Staff Photo by Matt Hamilton / Hairdresser Judy Wilson shops for supplies at Cool Springs Salon Services on Monday, February 21, 2022.

In a nation of consumers plagued by supply shortages for a wide array of goods and inflation at 40-year highs, Judy Ann Wilson is cutting it close to keep her salon stocked.

"I like to have at least six months of [hair] color in stock, but it's dwindled down to where it's about a month's worth," Wilson says. "That's scary."

The owner of Yours Truly Hair Salon on East Brainerd Road for nearly 30 years, Wilson says she is also feeling the pain of higher prices.

"In a typical month, I'm paying more now for supplies – spray, shampoo, capes – than I pay for rent," she says. "Overhead cost has got me by the throat, and it's uncomfortable."

Santosh Sankar is living his own version of the supply chain challenge.

"I'm still waiting for a fridge I ordered in 2020," says Sankar, co-founder and managing partner of Chattanooga-based Dynamo Ventures, a venture capital firm that invests primarily in logistics companies worldwide.

Over the last two years, supply chains and the logistics industry have gone from niche topics to mainstream headaches as nearly everyone has felt the multi-layered impacts of COVID-19 on when and how goods get moved.

photo Staff Photo by Robin Rudd / Northbound Interstate 75 traffic backs up, just before the Ringgold Road overpass, at the Interstate 75-Interstate 24 Interchange Improvement project on June 16, 2021.

Sankar says the global pandemic dealt consumers two distinct blows, the first coming two years ago, in the early days of the crisis.

"When the economy went into recession, it was one of the few times in history when we had a recession because of a supply-side issue," he says. "It's usually demand that dries up, but we saw ravenous demand – think bathroom tissue and non-perishable foods – and there weren't enough goods to meet that demand."

The second punch, Sankar says, came when the pandemic forced manufacturing facilities to slow or stop.

"In 2020, when that demand for goods ripped through stock already in stores and warehouses, companies couldn't get new stock out fast enough," he says. "There weren't people to do the jobs."

photo Staff photo by C.B. Schmelter / Covenant Transport President Joey Hogan, left, speaks with Logistics Exchange's Chief Technology Officer Stefan Friederichs during a Dynamo Venture meeting at Covenant Transport on Tuesday, Oct. 9, 2018 in Chattanooga, Tenn.

Max Farrell, CEO of Chattanooga-based WorkHound, says the higher profile of logistics and transport will deliver long-term benefits despite the pain of the moment. WorkHound is an employee-feedback platform designed to glean real-time feedback from truck drivers.

"I believe more people have gotten an education in supply chain than at any time in history," Farrell says. "There have been plenty of moments of pain and friction, but now people better understand those friction points. In the long term, that'll be a net positive for the industry."
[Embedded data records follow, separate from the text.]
This design comes from an exercise in tuning for small area on the open sky130 flow, not from production work. Function was checked by simulation only, so behaviour that the tests miss may differ from the original. Power figures rest on the tool's default switching activity, not on a simulated workload.

==> delta <==
==> flow/design.v (excerpt) <==
module decode_cycle #(
  parameter int unsigned XLEN = 32,
  parameter int unsigned NREG = 32
) (
  input  logic              clk,
  input  logic              rst,
  input  logic [XLEN-1:0]   InstrD,
  input  logic [XLEN-1:0]   PCD,
  input  logic [XLEN-1:0]   PCPlus4D,
  input  logic              RegWriteW,
  input  logic [riscv_pkg::REG_AW-1:0] RdW,
  input  logic [XLEN-1:0]   ResultW,
  input  logic              FlushE,
  output logic [riscv_pkg::REG_AW-1:0] Rs1D,
  output logic [riscv_pkg::REG_AW-1:0] Rs2D,
  output logic              RegWriteE,
  output logic              MemWriteE,
  output logic              JumpE,
  output logic              BranchE,
  output logic              ALUSrcE,
  output logic [1:0]        ResultSrcE,
  output logic [2:0]        ALUControlE,
  output logic [XLEN-1:0]   RD1E,
  output logic [XLEN-1:0]   RD2E,
  output logic [XLEN-1:0]   ImmExtE,
  output logic [XLEN-1:0]   PCE,
  output logic [XLEN-1:0]   PCPlus4E,
  output logic [riscv_pkg::REG_AW-1:0] Rs1E,
  output logic [riscv_pkg::REG_AW-1:0] Rs2E,
  output logic [riscv_pkg::REG_AW-1:0] RdE
);
  localparam logic [2:0] CLS_NONE   = 3'b000;
  localparam logic [2:0] CLS_STORE  = 3'b001;
  localparam logic [2:0] CLS_BRANCH = 3'b010;
  localparam logic [2:0] CLS_JAL    = 3'b100;
  localparam logic [2:0] CLS_LOAD   = 3'b101;
  localparam logic [2:0] CLS_RTYPE  = 3'b110;
  localparam logic [2:0] CLS_IALU   = 3'b111;
  logic [2:0] cls_d;
  logic       kill;
  logic [2:0] cls_q;
  logic [6:0] hi_q;     
  logic [2:0] f3_q;     
  assign Rs1D = InstrD[19:15];
  assign Rs2D = InstrD[24:20];
  always_comb begin
    case (InstrD[6:0])
      riscv_pkg::OP_LOAD:   cls_d = CLS_LOAD;
      riscv_pkg::OP_STORE:  cls_d = CLS_STORE;
      riscv_pkg::OP_RTYPE:  cls_d = CLS_RTYPE;
      riscv_pkg::OP_IALU:   cls_d = CLS_IALU;
      riscv_pkg::OP_BRANCH: cls_d = CLS_BRANCH;
      riscv_pkg::OP_JAL:    cls_d = CLS_JAL;
      default:              cls_d = CLS_NONE;
    endcase
  end
  assign kill = rst | FlushE;
  always_ff @(posedge clk) begin
    if (kill) begin
      cls_q    <= CLS_NONE;
      hi_q     <= '0;
      f3_q     <= '0;
      Rs1E     <= '0;
      Rs2E     <= '0;
      RdE      <= '0;
      PCE      <= '0;
  ...
==> module register_file, before the edit <==
module register_file #(
  parameter int unsigned XLEN = 32,
  parameter int unsigned NREG = 32
) (
  input  logic              clk,
  input  logic              rst,
  input  logic              we,
  input  logic [riscv_pkg::REG_AW-1:0] wa,
  input  logic [XLEN-1:0]   wd,
  input  logic [riscv_pkg::REG_AW-1:0] ra1,
  input  logic [riscv_pkg::REG_AW-1:0] ra2,
  output logic [XLEN-1:0]   rdata1,
  output logic [XLEN-1:0]   rdata2
);
  logic [XLEN*(NREG-1)-1:0] regs;     
  logic [XLEN-1:0]          wdata;
  logic [NREG-1:1]          wsel;
  logic [NREG-1:1]          rsel1;
  logic [NREG-1:1]          rsel2;
  assign wdata = wd & {XLEN{~rst}};
  for (genvar i = 1; i < int'(NREG); i++) begin : g_row
    assign wsel[i] = rst | (we && wa == riscv_pkg::REG_AW'(i));
    always_ff @(posedge clk) begin
      if (wsel[i]) regs[XLEN*(i-1) +: XLEN] <= wdata;
    end
  end
  rf_decode #(.NREG(NREG)) u_dec1 (.a(ra1), .sel(rsel1));
  rf_decode #(.NREG(NREG)) u_dec2 (.a(ra2), .sel(rsel2));
  rf_read #(.XLEN(XLEN), .NREG(NREG)) u_rd1 (.regs(regs), .sel(rsel1), .rdata(rdata1));
  rf_read #(.XLEN(XLEN), .NREG(NREG)) u_rd2 (.regs(regs), .sel(rsel2), .rdata(rdata2));
endmodule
Sankar says the supply chain consists of five components – manufacturing, international logistics (the movement of products across borders), surface transportation, warehousing/fulfillment, and the "last mile," covered by delivery trucks dropping items in mailboxes or at front doors. And a crimp in any of those links can tangle the whole chain.

"Now there's a backlog in America's ports. Labor continues to be very hard to find and retain. That'll start to resolve as government relief expires, households work through savings and some of that relief will have to come from younger baby boomers who retired prematurely but are willing to re-enter the workforce," he says.
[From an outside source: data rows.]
Background: an optimization exercise with open tools, aiming at small area and a short achievable clock period. Do not read the settings as production practice. Only simulation tests tie the RTL to the original design; equivalence was not proved. Power figures rest on the tool's default switching activity, not on a simulated workload.

--- flow/design.v ---
`timescale 1ns/1ps
`default_nettype none
package ex_cp0_pkg;
    typedef enum logic [4:0] {
        SYS = 5'd8,
        BP  = 5'd9,
        RI  = 5'd10,
        OV  = 5'd12
    } exc_code_t;
    typedef enum logic [4:0] {
        STATUS = 5'd12,
        CAUSE  = 5'd13,
        EPC    = 5'd14,
        EBASE  = 5'd15
    } cp0_idx_t;
    localparam int STATUS_EXL   = 1;
    localparam int CAUSE_IP_HI  = 15;  
    localparam int CAUSE_IP_LO  = 10;
    localparam int CAUSE_EXC_HI = 6;
    localparam int CAUSE_EXC_LO = 2;
endpackage
`default_nettype wire
`timescale 1ns/1ps
`default_nettype none
package ex_isa_pkg;
    typedef enum logic [5:0] {
        OP_SPECIAL = 6'h00, OP_J     = 6'h02, OP_JAL   = 6'h03, OP_BEQ  = 6'h04,
        OP_BNE     = 6'h05, OP_BLEZ  = 6'h06, OP_BGTZ  = 6'h07, OP_ADDI = 6'h08,
        OP_ADDIU   = 6'h09, OP_SLTI  = 6'h0a, OP_SLTIU = 6'h0b, OP_ANDI = 6'h0c,
        OP_ORI     = 6'h0d, OP_XORI  = 6'h0e, OP_LUI   = 6'h0f, OP_COP0 = 6'h10
    } opcode_t;
    typedef enum logic [5:0] {
        F_SLL     = 6'h00, F_SRL  = 6'h02, F_SRA  = 6'h03, F_SLLV = 6'h04,
        F_SRLV    = 6'h06, F_SRAV = 6'h07, F_JR   = 6'h08, F_JALR = 6'h09,
        F_SYSCALL = 6'h0c, F_BREAK = 6'h0d, F_ADD = 6'h20, F_ADDU = 6'h21,
        F_SUB     = 6'h22, F_SUBU = 6'h23, F_AND  = 6'h24, F_OR   = 6'h25,
        F_XOR     = 6'h26, F_NOR  = 6'h27, F_SLT  = 6'h2a, F_SLTU = 6'h2b
    } funct_t;
    localparam logic [4:0] RS_MF      = 5'b00000;
    localparam logic [4:0] RS_MT      = 5'b00100;
    localparam logic [5:0] ERET_FUNCT = 6'h18;
    typedef enum logic [3:0] {
        ALU, BRANCH, JUMP, JUMP_REG, MFC0, MTC0, ERET, SYSCALL, BREAK, RESERVED
    } instr_class_t;
    typedef enum logic [4:0] {
        ALU_ADD, ALU_ADDU, ALU_SUB, ALU_SUBU, ALU_AND, ALU_OR, ALU_XOR, ALU_NOR,
        ALU_SLL, ALU_SRL, ALU_SRA, ALU_SLLV, ALU_SRLV, ALU_SRAV, ALU_SLT, ALU_SLTU,
        ALU_ADDI, ALU_ADDIU, ALU_ANDI, ALU_ORI, ALU_XORI, ALU_SLTI, ALU_SLTIU, ALU_LUI
    } alu_op_t;
    typedef struct packed {
        logic                reg_write;
        logic [32-1:0] result;
    } wb_t;
    typedef struct packed {
        logic                  redirect;
        logic                  exception;
        logic [32-1:0]   target;
        logic [4:0]            code;
    } redirect_t;
endpackage
`default_nettype wire
`timescale 1ns/1ps
`default_nettype none
module ex_alu (
    input  logic [32-1:0] instr_i,
    input  ex_isa_pkg::alu_op_t alu_op_i,
    input  logic [32-1:0] data_a_i,
    input  logic [32-1:0] data_b_i,
    output logic [32-1:0] result_o,
    output logic                overflow_o
);
    logic [32-1:0] simm;
    logic [32-1:0] zimm;
    logic [32-1:0] b_op;
    logic [4:0]          shamt;
    logic [32:0]   sum;
    logic [32:0]   diff;
    assign simm  = {{(32-16){instr_i[15]}}, instr_i[15:0]};
    assign zimm  = {{(32-16){1'b0}}, instr_i[15:0]};
    assign shamt = instr_i[10:6];
    always_comb begin
        case (alu_op_i)
            ex_isa_pkg::ALU_ADDI, ex_isa_pkg::ALU_ADDIU, ex_isa_pkg::ALU_SLTI, ex_isa_pkg::ALU_SLTIU: b_op = simm;
            ex_isa_pkg::ALU_ANDI, ex_isa_pkg::ALU_ORI, ex_isa_pkg::ALU_XORI, ex_isa_pkg::ALU_LUI:     b_op = zimm;
            default:                                  b_op = data_b_i;
        endcase
    end
    assign sum  = {data_a_i[32-1], data_a_i} + {b_op[32-1], b_op};
    assign diff = {data_a_i[32-1], data_a_i} - {data_b_i[32-1], data_b_i};
    always_comb begin
        case (alu_op_i)
            ex_isa_pkg::ALU_ADD, ex_isa_pkg::ALU_ADDI:   overflow_o = sum[32] ^ sum[32-1];
            ex_isa_pkg::ALU_SUB:             overflow_o = diff[32] ^ diff[32-1];
            default:             overflow_o = 1'b0;
        endcase
    end
    always_comb begin
        case (alu_op_i)
            ex_isa_pkg::ALU_ADD, ex_isa_pkg::ALU_ADDU, ex_isa_pkg::ALU_ADDI, ex_isa_pkg::ALU_ADDIU: result_o = sum[32-1:0];
            ex_isa_pkg::ALU_SUB, ex_isa_pkg::ALU_SUBU:   result_o = diff[32-1:0];
            ex_isa_pkg::ALU_AND, ex_isa_pkg::ALU_ANDI:   result_o = data_a_i & b_op;
            ex_isa_pkg::ALU_OR, ex_isa_pkg::ALU_ORI:     result_o = data_a_i | b_op;
            ex_isa_pkg::ALU_XOR, ex_isa_pkg::ALU_XORI:   result_o = data_a_i ^ b_op;
            ex_isa_pkg::ALU_NOR:             result_o = ~(data_a_i | b_op);
            ex_isa_pkg::ALU_SLL:             result_o = data_b_i << shamt;
            ex_isa_pkg::ALU_SRL:             result_o = data_b_i >> shamt;
            ex_isa_pkg::ALU_SRA:             result_o = $signed(data_b_i) >>> shamt;
            ex_isa_pkg::ALU_SLLV:            result_o = data_b_i << data_a_i[4:0];
            ex_isa_pkg::ALU_SRLV:            result_o = data_b_i >> data_a_i[4:0];
            ex_isa_pkg::ALU_SRAV:            result_o = $signed(data_b_i) >>> data_a_i[4:0];
            ex_isa_pkg::ALU_SLT, ex_isa_pkg::ALU_SLTI:   result_o = 32'($signed(data_a_i) < $signed(b_op));
            ex_isa_pkg::ALU_SLTU, ex_isa_pkg::ALU_SLTIU: result_o = 32'(data_a_i < b_op);
            ex_isa_pkg::ALU_LUI:             result_o = b_op << 16;
            default:             result_o = '0;
        endcase
    end
endmodule
`default_nettype wire
`timescale 1ns/1ps
`default_nettype none
module ex_branch_unit (
    input  logic [32-1:0]      instr_i,
    input  logic [32-1:0]      data_a_i,
    input  logic [32-1:0]      data_b_i,
    input  logic [32-1:0]      npc_i,
    input  ex_isa_pkg::instr_class_t class_i,
    output logic                     taken_o,
    output logic [32-1:0]      target_o,
    output logic [32-1:0]      link_o
);
    ex_isa_pkg::opcode_t             op;
    logic [32-1:0] offset;
    assign op     = ex_isa_pkg::opcode_t'(instr_i[31:26]);
    assign offset = {{(32-18){instr_i[15]}}, instr_i[15:0], 2'b00};
    assign link_o = npc_i + 32'd4;
    always_comb begin
        taken_o  = 1'b0;
        target_o = npc_i;
        case (class_i)
            ex_isa_pkg::BRANCH: begin
                target_o = npc_i + offset;
                case (op)
                    ex_isa_pkg::OP_BEQ:  taken_o = data_a_i == data_b_i;
                    ex_isa_pkg::OP_BNE:  taken_o = data_a_i != data_b_i;
                    ex_isa_pkg::OP_BLEZ: taken_o = $signed(data_a_i) <= $signed(data_b_i);  
                    ex_isa_pkg::OP_BGTZ: taken_o = $signed(data_a_i) > $signed(data_b_i);
                    default: taken_o = 1'b0;
                endcase
            end
            ex_isa_pkg::JUMP: begin
                taken_o  = 1'b1;
                target_o = {npc_i[32-1:28], instr_i[25:0], 2'b00};  
            end
            ex_isa_pkg::JUMP_REG: begin
                taken_o  = 1'b1;
                target_o = data_a_i;
            end
            default: ;
        endcase
    end
endmodule
`default_nettype wire
`timescale 1ns/1ps
`default_nettype none
module ex_flush_counter (
    input  logic clk,
    input  logic rst,
    input  logic load_i,
    input  logic count_i,
    output logic zero_o
);
    localparam int CW = $clog2(2 + 1);
    logic [CW-1:0] cnt;
    always_ff @(posedge clk or negedge rst) begin
        if (!rst) begin
            cnt <= '0;
        end else if (load_i) begin
            cnt <= CW'(2);
        end else if (count_i) begin
            cnt <= cnt - 1'b1;
        end
    end
    assign zero_o = cnt == '0;
endmodule
`default_nettype wire
`timescale 1ns/1ps
`default_nettype none
module ex_cp0_regs (
    input  logic                  clk,
    input  logic                  rst,
    input  logic [5:0]            ip_i,
    input  logic                  exc_enter_i,
    input  ex_cp0_pkg::exc_code_t exc_code_i,
    input  logic                  eret_i,
    input  logic                  mtc0_i,
    input  ex_cp0_pkg::cp0_idx_t  reg_idx_i,
    input  logic [32-1:0]   wdata_i,
    input  logic [32-1:0]   npc_i,
    output logic [32-1:0]   rdata_o,
    output logic [32-1:0]   vector_o,
    output logic [32-1:0]   epc_o
);
    logic [32-1:0] status, cause, epc, ebase;
    always_ff @(posedge clk or negedge rst) begin
        if (!rst) begin
            status <= 32'h0000FA01;
            cause  <= '0;
            epc    <= '0;
            ebase  <= 32'h80001000;
        end else begin
            cause[ex_cp0_pkg::CAUSE_IP_HI:ex_cp0_pkg::CAUSE_IP_LO] <= ip_i;  
            if (exc_enter_i) begin
                cause[ex_cp0_pkg::CAUSE_EXC_HI:ex_cp0_pkg::CAUSE_EXC_LO] <= exc_code_i;
                if (!status[ex_cp0_pkg::STATUS_EXL]) begin  
                    status[ex_cp0_pkg::STATUS_EXL] <= 1'b1;
                    epc <= npc_i - 32'd4;
                end
            end else if (eret_i) begin
                status[ex_cp0_pkg::STATUS_EXL] <= 1'b0;
            end else if (mtc0_i) begin
                case (reg_idx_i)
                    ex_cp0_pkg::STATUS:  status <= wdata_i;
                    ex_cp0_pkg::EPC:     epc <= wdata_i;
                    ex_cp0_pkg::EBASE:   ebase <= wdata_i;
                    default: ;  
                endcase
            end
        end
    end
    always_comb begin
        case (reg_idx_i)
            ex_cp0_pkg::STATUS:  rdata_o = status;
            ex_cp0_pkg::CAUSE:   rdata_o = cause;
            ex_cp0_pkg::EPC:     rdata_o = epc;
            ex_cp0_pkg::EBASE:   rdata_o = ebase;
            default: rdata_o = '0;
        endcase
    end
    assign vector_o = ebase + 32'h00000180;
    assign epc_o    = {epc[32-1:2], 2'b00};
endmodule
`default_nettype wire
`timescale 1ns/1ps
`default_nettype none
module ex_out_reg #(
    parameter int WIDTH = 1
) (
    input  logic     clk,
    input  logic     rst,
    input  logic     load_i,
    input  logic [WIDTH-1:0] d_i,
    output logic [WIDTH-1:0] q_o,
    output logic     valid_o
);
    always_ff @(posedge clk or negedge rst) begin
        if (!rst) begin
            q_o     <= '0;
            valid_o <= 1'b0;
        end else begin
            valid_o <= load_i;  
            if (load_i) begin
                q_o <= d_i;
            end
        end
    end
endmodule
`default_nettype wire
`timescale 1ns/1ps
`default_nettype none
module ex_control_fsm (
    input  logic                     clk,
    input  logic                     rst,
    input  logic                     valid_i,
    input  logic [32-1:0]      instr_i,
    input  logic [32-1:0]      alu_result_i,
    input  logic                     overflow_i,
    input  logic                     taken_i,
    input  logic [32-1:0]      target_i,
    input  logic [32-1:0]      link_i,
    input  logic [32-1:0]      cp0_rdata_i,
    input  logic [32-1:0]      vector_i,
    input  logic [32-1:0]      epc_i,
    input  logic                     zero_i,
    output ex_isa_pkg::alu_op_t      alu_op_o,
    output ex_isa_pkg::instr_class_t class_o,
    output logic                     load_o,
    output logic                     count_o,
    output logic                     exc_enter_o,
    output ex_cp0_pkg::exc_code_t    exc_code_o,
    output logic                     eret_o,
    output logic                     mtc0_o,
    output ex_cp0_pkg::cp0_idx_t     cp0_idx_o,
    output ex_isa_pkg::wb_t          wb_o,
    output ex_isa_pkg::redirect_t    redir_o
);
    typedef enum logic {RUN, FLUSH} state_t;
    state_t  state;
    ex_isa_pkg::opcode_t op;
    ex_isa_pkg::funct_t  fn;
    logic    squash;
    logic    live;
    logic    exc;
    assign op        = ex_isa_pkg::opcode_t'(instr_i[31:26]);
    assign fn        = ex_isa_pkg::funct_t'(instr_i[5:0]);
    assign cp0_idx_o = ex_cp0_pkg::cp0_idx_t'(instr_i[15:11]);
    always_comb begin
        class_o  = ex_isa_pkg::ALU;
        alu_op_o = ex_isa_pkg::ALU_ADDU;
        case (op)
            ex_isa_pkg::OP_SPECIAL: begin
                case (fn)
                    ex_isa_pkg::F_ADD:     alu_op_o = ex_isa_pkg::ALU_ADD;
                    ex_isa_pkg::F_ADDU:    alu_op_o = ex_isa_pkg::ALU_ADDU;
                    ex_isa_pkg::F_SUB:     alu_op_o = ex_isa_pkg::ALU_SUB;
                    ex_isa_pkg::F_SUBU:    alu_op_o = ex_isa_pkg::ALU_SUBU;
                    ex_isa_pkg::F_AND:     alu_op_o = ex_isa_pkg::ALU_AND;
                    ex_isa_pkg::F_OR:      alu_op_o = ex_isa_pkg::ALU_OR;
                    ex_isa_pkg::F_XOR:     alu_op_o = ex_isa_pkg::ALU_XOR;
                    ex_isa_pkg::F_NOR:     alu_op_o = ex_isa_pkg::ALU_NOR;
                    ex_isa_pkg::F_SLL:     alu_op_o = ex_isa_pkg::ALU_SLL;
                    ex_isa_pkg::F_SRL:     alu_op_o = ex_isa_pkg::ALU_SRL;
                    ex_isa_pkg::F_SRA:     alu_op_o = ex_isa_pkg::ALU_SRA;
                    ex_isa_pkg::F_SLLV:    alu_op_o = ex_isa_pkg::ALU_SLLV;
                    ex_isa_pkg::F_SRLV:    alu_op_o = ex_isa_pkg::ALU_SRLV;
                    ex_isa_pkg::F_SRAV:    alu_op_o = ex_isa_pkg::ALU_SRAV;
                    ex_isa_pkg::F_SLT:     alu_op_o = ex_isa_pkg::ALU_SLT;
                    ex_isa_pkg::F_SLTU:    alu_op_o = ex_isa_pkg::ALU_SLTU;
                    ex_isa_pkg::F_JR, ex_isa_pkg::F_JALR: class_o = ex_isa_pkg::JUMP_REG;
                    ex_isa_pkg::F_SYSCALL: class_o = ex_isa_pkg::SYSCALL;
                    ex_isa_pkg::F_BREAK:   class_o = ex_isa_pkg::BREAK;
                    default:   class_o = ex_isa_pkg::RESERVED;
                endcase
            end
            ex_isa_pkg::OP_ADDI:  alu_op_o = ex_isa_pkg::ALU_ADDI;
            ex_isa_pkg::OP_ADDIU: alu_op_o = ex_isa_pkg::ALU_ADDIU;
            ex_isa_pkg::OP_SLTI:  alu_op_o = ex_isa_pkg::ALU_SLTI;
            ex_isa_pkg::OP_SLTIU: alu_op_o = ex_isa_pkg::ALU_SLTIU;
            ex_isa_pkg::OP_ANDI:  alu_op_o = ex_isa_pkg::ALU_ANDI;
            ex_isa_pkg::OP_ORI:   alu_op_o = ex_isa_pkg::ALU_ORI;
            ex_isa_pkg::OP_XORI:  alu_op_o = ex_isa_pkg::ALU_XORI;
            ex_isa_pkg::OP_LUI:   alu_op_o = ex_isa_pkg::ALU_LUI;
            ex_isa_pkg::OP_BEQ, ex_isa_pkg::OP_BNE, ex_isa_pkg::OP_BLEZ, ex_isa_pkg::OP_BGTZ: class_o = ex_isa_pkg::BRANCH;
            ex_isa_pkg::OP_J, ex_isa_pkg::OP_JAL: class_o = ex_isa_pkg::JUMP;
            ex_isa_pkg::OP_COP0: begin
                if (instr_i[25] && instr_i[5:0] == ex_isa_pkg::ERET_FUNCT)
                    class_o = ex_isa_pkg::ERET;
                else if (instr_i[25:21] == ex_isa_pkg::RS_MF)
                    class_o = ex_isa_pkg::MFC0;
                else if (instr_i[25:21] == ex_isa_pkg::RS_MT)
                    class_o = ex_isa_pkg::MTC0;
                else
                    class_o = ex_isa_pkg::RESERVED;
            end
            default: class_o = ex_isa_pkg::RESERVED;
        endcase
    end
    assign squash = state == FLUSH && !zero_i;
    assign live   = valid_i && !squash;
    always_comb begin
        exc        = 1'b0;
        exc_code_o = ex_cp0_pkg::exc_code_t'(5'd0);
        wb_o       = '0;
        redir_o    = '0;
        case (class_o)
            ex_isa_pkg::ALU: begin
                exc            = overflow_i;
                exc_code_o     = ex_cp0_pkg::OV;
                wb_o.reg_write = !overflow_i;
                wb_o.result    = alu_result_i;
            end
            ex_isa_pkg::BRANCH, ex_isa_pkg::JUMP, ex_isa_pkg::JUMP_REG: begin
                redir_o.redirect = taken_i;
                redir_o.target   = target_i;
                wb_o.reg_write   = op == ex_isa_pkg::OP_JAL || (class_o == ex_isa_pkg::JUMP_REG && fn == ex_isa_pkg::F_JALR);
                wb_o.result      = link_i;
            end
            ex_isa_pkg::MFC0: begin
                wb_o.reg_write = 1'b1;
                wb_o.result    = cp0_rdata_i;
            end
            ex_isa_pkg::ERET: begin
                redir_o.redirect = 1'b1;
                redir_o.target   = epc_i;
            end
            ex_isa_pkg::SYSCALL: begin
                exc        = 1'b1;
                exc_code_o = ex_cp0_pkg::SYS;
            end
            ex_isa_pkg::BREAK: begin
                exc        = 1'b1;
                exc_code_o = ex_cp0_pkg::BP;
            end
            ex_isa_pkg::RESERVED: begin
                exc        = 1'b1;
                exc_code_o = ex_cp0_pkg::RI;
            end
            default: ;  
        endcase
        if (exc) begin
            redir_o.redirect  = 1'b1;
            redir_o.exception = 1'b1;
            redir_o.target    = vector_i;
            redir_o.code      = exc_code_o;
        end
        if (!live) begin
            wb_o.reg_write    = 1'b0;
            redir_o.redirect  = 1'b0;
            redir_o.exception = 1'b0;
        end
    end
    assign load_o      = redir_o.redirect;
    assign count_o     = valid_i && squash;
    assign exc_enter_o = live && exc;
    assign eret_o      = live && class_o == ex_isa_pkg::ERET;
    assign mtc0_o      = live && class_o == ex_isa_pkg::MTC0;
    always_ff @(posedge clk or negedge rst) begin
        if (!rst) begin
            state <= RUN;
        end else if (load_o) begin
            state <= FLUSH;
        end else if (state == FLUSH && zero_i) begin
            state <= RUN;
        end
    end
endmodule
`default_nettype wire
`timescale 1ns/1ps
`default_nettype none
module ex_stage (
    input  logic                  clk,
    input  logic                  rst,
    input  logic [32-1:0]   instr_i,
    input  logic [32-1:0]   data_a_i,
    input  logic [32-1:0]   data_b_i,
    input  logic [32-1:0]   npc_i,
    input  logic                  valid_i,
    input  logic [5:0]            ip_i,
    output logic                  out_valid_o,
    output logic                  reg_write_o,
    output logic [32-1:0]   result_o,
    output logic                  redirect_o,
    output logic [32-1:0]   redirect_pc_o,
    output logic                  exception_o,
    output logic [4:0]            exc_code_o
);
    ex_isa_pkg::alu_op_t             alu_op;
    ex_isa_pkg::instr_class_t        cls;
    logic [32-1:0] alu_result, target, link, cp0_rdata, vector, epc;
    logic                overflow, taken;
    logic                load, count, zero;
    logic                exc_enter, eret, mtc0;
    ex_cp0_pkg::exc_code_t           exc_code;
    ex_cp0_pkg::cp0_idx_t            cp0_idx;
    ex_isa_pkg::wb_t                 wb_d, wb_q;
    ex_isa_pkg::redirect_t           redir_d, redir_q;
    ex_alu alu_i (
        .instr_i(instr_i), .alu_op_i(alu_op), .data_a_i(data_a_i), .data_b_i(data_b_i),
        .result_o(alu_result), .overflow_o(overflow)
    );
    ex_branch_unit branch_i (
        .instr_i(instr_i), .data_a_i(data_a_i), .data_b_i(data_b_i), .npc_i(npc_i),
        .class_i(cls), .taken_o(taken), .target_o(target), .link_o(link)
    );
    ex_flush_counter flush_i (
        .clk(clk), .rst(rst), .load_i(load), .count_i(count), .zero_o(zero)
    );
    ex_cp0_regs cp0_i (
        .clk(clk), .rst(rst), .ip_i(ip_i), .exc_enter_i(exc_enter), .exc_code_i(exc_code),
        .eret_i(eret), .mtc0_i(mtc0), .reg_idx_i(cp0_idx), .wdata_i(data_b_i),
        .npc_i(npc_i), .rdata_o(cp0_rdata), .vector_o(vector), .epc_o(epc)
    );
    ex_control_fsm fsm_i (
        .clk(clk), .rst(rst), .valid_i(valid_i), .instr_i(instr_i),
        .alu_result_i(alu_result), .overflow_i(overflow), .taken_i(taken),
        .target_i(target), .link_i(link), .cp0_rdata_i(cp0_rdata), .vector_i(vector),
        .epc_i(epc), .zero_i(zero), .alu_op_o(alu_op), .class_o(cls), .load_o(load),
        .count_o(count), .exc_enter_o(exc_enter), .exc_code_o(exc_code), .eret_o(eret),
        .mtc0_o(mtc0), .cp0_idx_o(cp0_idx), .wb_o(wb_d), .redir_o(redir_d)
    );
    ex_out_reg #(.WIDTH(1 + 32)) wb_reg (
        .clk(clk), .rst(rst), .load_i(valid_i), .d_i(wb_d), .q_o(wb_q),
        .valid_o(out_valid_o)
    );
    ex_out_reg #(.WIDTH(2 + 32 + 5)) redir_reg (
        .clk(clk), .rst(rst), .load_i(valid_i), .d_i(redir_d), .q_o(redir_q),
        .valid_o()
    );
    assign reg_write_o   = wb_q.reg_write;
    assign result_o      = wb_q.result;
    assign redirect_o    = redir_q.redirect;
    assign redirect_pc_o = redir_q.target;
    assign exception_o   = redir_q.exception;
    assign exc_code_o    = redir_q.code;
endmodule
`default_nettype wire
Covenant Logistics President Joey Hogan says the pandemic caused "an incredible supply-chain disruption." He adds that that disruption has made itself felt particularly in truck maintenance and repair.

photo Staff photo by Tim Barber / Max Farrell, CEO of Work Hound, on a mobile platform that assists truck drivers with anonymous complaints to their employers.

"We normally have 3% to 4% of our fleet offline at any one time due to on-the-road repairs," he says. "That's now 10% to 12% – trucks just sitting, waiting on parts, and drivers attached, as well."

Hogan says Covenant invested heavily in workplace infrastructure as the pandemic struck – plastic paneling in cubicle areas, for instance. Employees now have a great deal more flexibility in terms of working remotely, he adds.

We normally have 3% to 4% of our fleet offline at any one time due to ontheroad repairs. Thats now 10% to 12% – trucks just sitting, waiting on parts, and drivers attached, as well.

A 25-year Covenant veteran, Hogan notes there was a big difference between the Great Recession of 2007-09 and the pandemic.

"There was no playbook for what to do in a pandemic," he says. "It happened very quickly and was incredibly hard, but we battled through it. I'm proud of our team."

In fact, Hogan says Covenant had a record year last year and is on track for another in 2022.

"We're growing so fast," he said. "We're adding space, wondering where we'll put everyone. Drivers are driving. Warehouses are open. It makes me a little nervous, because I think there's another recession coming, but we're going to bet on ourselves."

It's a similar story at Chattanooga-based Xpress Global Systems, where CEO Dan Martin says business "took off" in 2021, up by 14% compared to 2020. But that doesn't mean the pandemic didn't affect the company, he says.

"It affected us greatly," he says. "The very core of your business model gets shaken, and the innovative survive."

Dale Davis, the company's chief operating officer, says one step Xpress Global Systems took was to expand its fleet while other companies pulled back in the face of the pandemic. Davis says that through acquisitions and its own organic growth, Xpress Global Systems has grown its fleet by 70%.

"We've probably cut about 50% of our multi-day routes because those just aren't attractive to drivers," he says. "That's not big numbers, but drivers are in high demand – we don't have as many as we did pre-COVID, and we've had a pretty substantial increase in wages to make sure we keep moving."

Better pay plays a huge role in keeping drivers, but it's not the whole ballgame, says WorkHound's Farrell.

"A couple of years ago, we talked to [trucking] companies and they said, 'Why should we commit to listening to employee feedback when it's just going to be complaints?'" Farrell says. "Actually, one-third is positive. It's not all bad feedback. It's not all broken."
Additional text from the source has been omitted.